While the Top 100 list and the Top Public list offer clear evidence of the economic health of the area, there are several top employers that don’t appear on either list. In the health care field, for instance, many companies are nonprofit, such as Arlington-based Texas Health Resources, which employs about 18,866. That’s a massive economic impact. Also in the health care field, DFB Pharmaceuticals Inc., was No. 10 on our Top 100 Private Companies list in 2012, but was acquired by a public company last year, London-based Smith & Nephew. Disappearing from our Top 100 list this year is Euless-based Odyssey One Source Inc., which was No. 6 on the list in 2012. It was acquired by Florida-based CoAdvantage. Odyssey One Source is a human resources outsourcing company with about 4,100 area employees. In both cases, the new parent companies are maintaining a large presence in Tarrant County. That was certainly the case with Weir Group plc, an engineering company headquartered in Glasgow, Scotland. In 2007, Weir acquired Fort Worth-based SPM Flow Control Inc. for $653 million. In 2011, the company announced a $40 million capacity expansion. Of course, the champion of investing in Fort Worth companies is Warren Buffett. The Oracle of Omaha’s Berkshire Hathaway corporation operates more than 80 businesses that produce revenues of more than $140 billion. His Fort Worth companies include BNSF Railway, Justin Brands, Acme Brick, TTI and Mouser Electronics. Those five companies employ about 4,250 workers in Tarrant County.

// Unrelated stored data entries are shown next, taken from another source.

--- config.mk ---
export PLATFORM = sky130hd
export DESIGN_NAME = poly_sine_mixer
export DESIGN_NICKNAME = d
export VERILOG_FILES = /design/src/rtl/poly_sine_mixer.sv
export SDC_FILE = /design/constraint.sdc
export NUM_CORES = 1
export LEC_CHECK = 0
export ABC_AREA = 0
export CORE_UTILIZATION = 40
export CTS_CLUSTER_DIAMETER = 80
export DETAILED_ROUTE_END_ITERATION = 16
export PLACE_DENSITY = 0.66
export SLEW_MARGIN = 5
export SYNTH_ARGS = -nofsm -noshare
export SYNTH_HDL_FRONTEND = slang
export SYNTH_SLANG_ARGS = --single-unit
export TNS_END_PERCENT = 5
--- constraint.sdc ---
create_clock -name clk_in -period 5.15 [get_ports clk_in]
set_input_delay 0.7725 -clock clk_in [delete_from_list [all_inputs] [get_ports clk_in]]
set_output_delay 0.7725 -clock clk_in [all_outputs]
set_load 0.02 [all_outputs]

Defense, too, plays a big role in the Fort Worth and North Texas economy. In Fort Worth, Lockheed Martin Aeronautics Co.’s massive operations on the west side of town employ about 15,000 workers. The operation builds military aircraft including the F-16 Fighting Falcon, the C-130J Super Hercules airlifter, the F-117 Nighthawk, the F-22 Raptor and others. The company also has been awarded the contract to build the multiservice, multimission F-35 Joint Strike Fighter, a project expected to keep lights on in the plant for many years. Near the Lockheed Martin plant is the Naval Air Station Fort Worth Joint Reserve Base. By itself, it employs 11,350. Also playing a big role in the defense arena is Bell Helicopter Textron, a division of Textron Inc. With about 3,800 workers at its plant in east Fort Worth, Bell Helicopter produces commercial and military manned and unmanned vertical lift aircraft and tilt rotor aircraft. Bell is building a new global headquarters building in Fort Worth that is scheduled to be completed in March. General Motors has been a large employer in the area since opening a plant in Arlington in the 1960s. The plant, said to be one of the most efficient of GM’s auto plants, employs more than 4,000 workers. But in 2010, GM, then emerging from the recession, purchased Fort Worth’s AmeriCredit, which it uses to provide car loans through automobile dealerships to medium- and moderate-risk customers. GM Financial acquired Ally Financial’s auto finance and financial services operations outside of the U.S. earlier this year. Another General, General Electric, is also expanding its Fort Worth presence. GE Transportation has built a new locomotive plant in the Alliance development. The Fort Worth plant started building locomotives in January and is expected to employ as many as 550 workers as production ramps up.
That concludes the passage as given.